* **Exercise prompt**
Pull every line with "count" from the data below and copy it.

* **Given data**
↓

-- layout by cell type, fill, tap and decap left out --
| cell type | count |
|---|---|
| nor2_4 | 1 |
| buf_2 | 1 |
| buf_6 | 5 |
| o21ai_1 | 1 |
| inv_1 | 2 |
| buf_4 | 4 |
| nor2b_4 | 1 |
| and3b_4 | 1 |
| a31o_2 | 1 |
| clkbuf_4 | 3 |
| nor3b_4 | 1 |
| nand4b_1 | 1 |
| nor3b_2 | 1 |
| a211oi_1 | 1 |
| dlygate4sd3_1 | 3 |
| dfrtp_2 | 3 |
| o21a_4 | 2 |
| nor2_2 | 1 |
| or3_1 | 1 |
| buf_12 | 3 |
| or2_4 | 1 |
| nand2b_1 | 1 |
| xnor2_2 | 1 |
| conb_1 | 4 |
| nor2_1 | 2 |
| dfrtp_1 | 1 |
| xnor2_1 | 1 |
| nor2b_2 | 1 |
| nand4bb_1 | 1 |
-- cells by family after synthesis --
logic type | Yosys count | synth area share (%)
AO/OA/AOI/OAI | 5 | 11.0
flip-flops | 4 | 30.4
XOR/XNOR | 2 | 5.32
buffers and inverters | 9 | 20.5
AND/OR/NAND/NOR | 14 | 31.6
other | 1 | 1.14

↑

* **Written reply**
| cell type | count |
logic type | Yosys count | synth area share (%)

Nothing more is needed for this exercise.